Image: Adelaide University
An emerging AI tool developed through an Adelaide-led research collaboration could help doctors detect signs of endometriosis from a single pelvic scan in milliseconds, potentially reducing lengthy diagnostic delays and the need for invasive surgery.
Called EndoFusion, the artificial intelligence framework produced results in just 18 milliseconds and correctly distinguished between positive and negative cases 83 per cent of the time during its latest testing.
The tool is being developed by IMAGENDO, an ongoing collaborative study led by Adelaide University researchers, and is designed to identify two common indicators of advanced endometriosis.
Endometriosis is a chronic condition in which tissue similar to the lining of the uterus grows elsewhere in the body. It affects more than 190 million women worldwide and can cause severe abdominal pain, heavy periods, bloating, fatigue, anxiety and infertility.
Despite its prevalence, the condition can be difficult to diagnose. Patients can face years of uncertainty, with confirmation often requiring keyhole surgery to visually identify lesions.

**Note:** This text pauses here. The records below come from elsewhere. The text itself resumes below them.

## config.mk

```make
export PLATFORM = sky130hd
export DESIGN_NAME = pmu_bitstream_tx
export DESIGN_NICKNAME = d
export VERILOG_FILES = /design/src/rtl/pmu_bitstream_tx.sv
export SDC_FILE = /design/constraint.sdc
export NUM_CORES = 1
export LEC_CHECK = 0
export CORE_MARGIN = 1
export CORE_UTILIZATION = 58
export DETAILED_ROUTE_END_ITERATION = 8
export DONT_BUFFER_PORTS = 1
export PLACE_DENSITY = 0.76
export SLEW_MARGIN = 30
export SYNTH_ARGS = -nofsm -noshare
export SYNTH_HDL_FRONTEND = slang
export SYNTH_SLANG_ARGS = --single-unit
```

## constraint.sdc

```tcl
create_clock -name clk -period 3.1 [get_ports clk]
set_input_delay 0.62 -clock clk [delete_from_list [all_inputs] [get_ports clk]]
set_output_delay 0.62 -clock clk [all_outputs]
set_load 0.005 [all_outputs]
```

MRI and ultrasound can help detect signs of the condition, but each method has different strengths and can be affected by factors including equipment costs and the experience of the person conducting the scan.

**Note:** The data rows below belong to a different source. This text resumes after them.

===== config.mk =====
export PLATFORM = sky130hd
export DESIGN_NAME = operand_entry
export DESIGN_NICKNAME = d
export VERILOG_FILES = /design/src/rtl/calc_pkg.sv /design/src/rtl/key_debounce.sv /design/src/rtl/operand_entry.sv
export SDC_FILE = /design/constraint.sdc
export NUM_CORES = 1
export LEC_CHECK = 0
export ABC_AREA = 1
export CORE_ASPECT_RATIO = 0.8
export CORE_UTILIZATION = 30
export CTS_CLUSTER_SIZE = 30
export DETAILED_ROUTE_END_ITERATION = 8
export PLACE_DENSITY_LB_ADDON = 0.3
export SYNTH_ARGS = -nofsm -noshare
export SYNTH_HDL_FRONTEND = slang
export SYNTH_SLANG_ARGS = --single-unit

===== constraint.sdc =====
create_clock -name clk -period 9.95 [get_ports clk]
set_input_delay 0.995 -clock clk [delete_from_list [all_inputs] [get_ports clk]]
set_output_delay 0.995 -clock clk [all_outputs]
set_load 0.01 [all_outputs]

===== src/rtl/calc_pkg.sv =====
// calc_pkg
//   Constants and helpers shared by the calculator front end.
//   SEL_*   : encodings of the 2-bit operand target select.
//   NIBBLES : number of buttons, one per hex nibble of the target word.
//   NIB_W   : width of one nibble.
//   nibStep : one-nibble increment/decrement with wrap-around.
package calc_pkg;

  localparam logic [1:0] SEL_NUM1_LO = 2'b00;
  localparam logic [1:0] SEL_NUM2    = 2'b01;
  localparam logic [1:0] SEL_NUM1_HI = 2'b10;
  localparam logic [1:0] SEL_NONE    = 2'b11;

  localparam int NIBBLES = 8;
  localparam int NIB_W   = 4;

  // Operand edit target decoded from the select lines
  typedef enum logic [1:0] {
    TGT_NUM1_LO = 2'b00,
    TGT_NUM2    = 2'b01,
    TGT_NUM1_HI = 2'b10,
    TGT_NONE    = 2'b11
  } target_e;

  // Steps a nibble by one. The result is only NIB_W bits wide, so 0xF+1
  // and 0x0-1 wrap inside the nibble and never reach a neighbour.
  function automatic logic [NIB_W-1:0] nibStep(input logic [NIB_W-1:0] nib,
                                               input logic             down);
    logic [NIB_W-1:0] res;
    if (down) begin
      res = nib - NIB_W'(1);
    end else begin
      res = nib + NIB_W'(1);
    end
    return res;
  endfunction

endpackage


===== src/rtl/key_debounce.sv =====
// key_debounce
//   Turns one raw, asynchronous push-button into a single-cycle press pulse.
//   The button passes through a 2-FF synchronizer, then a stability counter
//   decides when the accepted level may follow the synchronized level. A
//   rising edge of the accepted level gives a one-cycle press.
//
// Ports
//   clk     in  system clock
//   rst     in  asynchronous active-high reset
//   key_in  in  raw button level
//   press   out one-cycle pulse in the cycle after the accepted level rises
module key_debounce #(
  parameter int DEBOUNCE_CYCLES = 500000
) (
  input  logic clk,
  input  logic rst,
  input  logic key_in,
  output logic press
);

  // With DEBOUNCE_CYCLES == 1 the counter never advances, but it still needs
  // at least one bit to exist.
  localparam int CNT_W = (DEBOUNCE_CYCLES > 1) ? $clog2(DEBOUNCE_CYCLES) : 1;
  localparam logic [CNT_W-1:0] CNT_LAST = CNT_W'(DEBOUNCE_CYCLES - 1);

  logic             keyMeta_q;
  logic             keySync_q;
  logic [CNT_W-1:0] stableCnt_q;
  logic [CNT_W-1:0] stableCnt_d;
  logic             dbLevel_q;
  logic             dbLevel_d;
  logic             dbPrev_q;

  // Two-flop synchronizer for the asynchronous button level
  always_ff @(posedge clk or posedge rst) begin
    if (rst) begin
      keyMeta_q <= 1'b0;
      keySync_q <= 1'b0;
    end else begin
      keyMeta_q <= key_in;
      keySync_q <= keyMeta_q;
    end
  end

  // The counter runs only while the synchronized level disagrees with the
  // accepted level. Once it has seen DEBOUNCE_CYCLES disagreeing cycles in a
  // row the new level is accepted; any agreement in between clears it, so
  // short glitches are dropped.
  always_comb begin
    stableCnt_d = stableCnt_q;
    dbLevel_d   = dbLevel_q;
    if (keySync_q == dbLevel_q) begin
      stableCnt_d = '0;
    end else if (stableCnt_q == CNT_LAST) begin
      dbLevel_d   = keySync_q;
      stableCnt_d = '0;
    end else begin
      stableCnt_d = stableCnt_q + CNT_W'(1);
    end
  end

  // Accepted level, its counter, and the delayed copy used for edge detect
  always_ff @(posedge clk or posedge rst) begin
    if (rst) begin
      stableCnt_q <= '0;
      dbLevel_q   <= 1'b0;
      dbPrev_q    <= 1'b0;
    end else begin
      stableCnt_q <= stableCnt_d;
      dbLevel_q   <= dbLevel_d;
      dbPrev_q    <= dbLevel_q;
    end
  end

  // Only the 0->1 transition is a press; releases are silent
  assign press = dbLevel_q & ~dbPrev_q;

endmodule


===== src/rtl/operand_entry.sv =====
// operand_entry
//   Operand entry stage of the calculator. Eight debounced buttons each step
//   one hex nibble of the operand chosen by sel, up or down depending on the
//   direction switch. The operand registers feed the arithmetic and display
//   units directly.
//
// Ports
//   clk     in  system clock
//   rst     in  asynchronous active-high reset
//   inc_in  in  raw buttons, bit i edits nibble i of the target word
//   dec     in  direction switch, 1 = decrement, 0 = increment
//   sel     in  target: 00 num1[31:0], 10 num1[63:32], 01 num2, 11 none
//   num1    out 64-bit operand 1
//   num2    out 32-bit operand 2
//   upd     out one-cycle pulse in the cycle after an operand nibble changed
module operand_entry
  import calc_pkg::*;
#(
  parameter int DEBOUNCE_CYCLES = 500000
) (
  input  logic        clk,
  input  logic        rst,
  input  logic [7:0]  inc_in,
  input  logic        dec,
  input  logic [1:0]  sel,
  output logic [63:0] num1,
  output logic [31:0] num2,
  output logic        upd
);

  logic [NIBBLES-1:0] press;
  logic               decMeta_q;
  logic               decSync_q;
  logic [63:0]        num1_q;
  logic [63:0]        num1_d;
  logic [31:0]        num2_q;
  logic [31:0]        num2_d;
  logic               upd_q;
  logic               upd_d;
  target_e            target;

  // One debouncer per button
  for (genvar g = 0; g < NIBBLES; g++) begin : gKey
    key_debounce #(
      .DEBOUNCE_CYCLES(DEBOUNCE_CYCLES)
    ) uKey (
      .clk    (clk),
      .rst    (rst),
      .key_in (inc_in[g]),
      .press  (press[g])
    );
  end

  // The direction switch is a slide switch, so it is only synchronized;
  // it is read solely in a press cycle, long after it has settled.
  always_ff @(posedge clk or posedge rst) begin
    if (rst) begin
      decMeta_q <= 1'b0;
      decSync_q <= 1'b0;
    end else begin
      decMeta_q <= dec;
      decSync_q <= decMeta_q;
    end
  end

  assign target = target_e'(sel);

  // Every pressed button edits its own nibble of the selected word, so
  // simultaneous presses all land in the same cycle and share one upd.
  always_comb begin
    num1_d = num1_q;
    num2_d = num2_q;
    upd_d  = 1'b0;
    for (int i = 0; i < NIBBLES; i++) begin
      if (press[i]) begin
        unique case (target)
          TGT_NUM1_LO: begin
            num1_d[NIB_W*i +: NIB_W] = nibStep(num1_q[NIB_W*i +: NIB_W], decSync_q);
            upd_d = 1'b1;
          end
          TGT_NUM1_HI: begin
            num1_d[32 + NIB_W*i +: NIB_W] = nibStep(num1_q[32 + NIB_W*i +: NIB_W], decSync_q);
            upd_d = 1'b1;
          end
          TGT_NUM2: begin
            num2_d[NIB_W*i +: NIB_W] = nibStep(num2_q[NIB_W*i +: NIB_W], decSync_q);
            upd_d = 1'b1;
          end
          TGT_NONE: begin
            upd_d = 1'b0;
          end
          default: begin
            upd_d = 1'b0;
          end
        endcase
      end
    end
  end

  // Operand registers and the update strobe
  always_ff @(posedge clk or posedge rst) begin
    if (rst) begin
      num1_q <= '0;
      num2_q <= '0;
      upd_q  <= 1'b0;
    end else begin
      num1_q <= num1_d;
      num2_q <= num2_d;
      upd_q  <= upd_d;
    end
  end

  assign num1 = num1_q;
  assign num2 = num2_q;
  assign upd  = upd_q;

endmodule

“Current scanning methods each have their own strengths when it comes to detecting two common markers that indicate the likelihood of endometriosis, and patients will often only have access to one of them,” study author Associate Professor Jodie Avery said.
“This means that some patients could be disadvantaged if they are scanned by the less optimal option for their particular signs.”
EndoFusion aims to address this gap by combining information gathered from both MRI and ultrasound imaging.
Researchers developed the framework using four datasets containing more than 9,000 female pelvic MRI scans and more than 800 transvaginal ultrasound sliding scans.
This allows the tool to draw on the strengths of both imaging methods while analysing a single scan, potentially giving clinicians a faster and more comprehensive way to identify signs of endometriosis.
Lead author Dr Yuan Zhang, from Adelaide University’s Robinson Research Institute and the Australian Institute for Machine Learning, said the framework outperformed competing models during the study.
“This is a positive step forward and moves us closer to a future where an AI tool can help clinicians to provide a faster, more accurate diagnosis without the need for surgery,” Dr Zhang said.
While the results are promising, EndoFusion remains in the early stages of development and is not yet being used as a standalone diagnostic tool in clinical practice.
Researchers will next expand the dataset to incorporate additional markers of endometriosis, with the aim of further improving its accuracy.
The team hopes clinicians may eventually be able to use the technology to help determine the likelihood of endometriosis from a single scan. Its multi-imaging approach could also inform future research into other conditions, including gynaecological disorders, prostate and breast cancers and fetal abnormalities.
The study involved researchers from Adelaide University, Flinders University, Benson Radiology, Omni Ultrasound and Gynaecological Care, the University of Surrey, McMaster University Medical Centre and Mohamed bin Zayed University of Artificial Intelligence.
The findings were recently published in Artificial Intelligence in Medicine.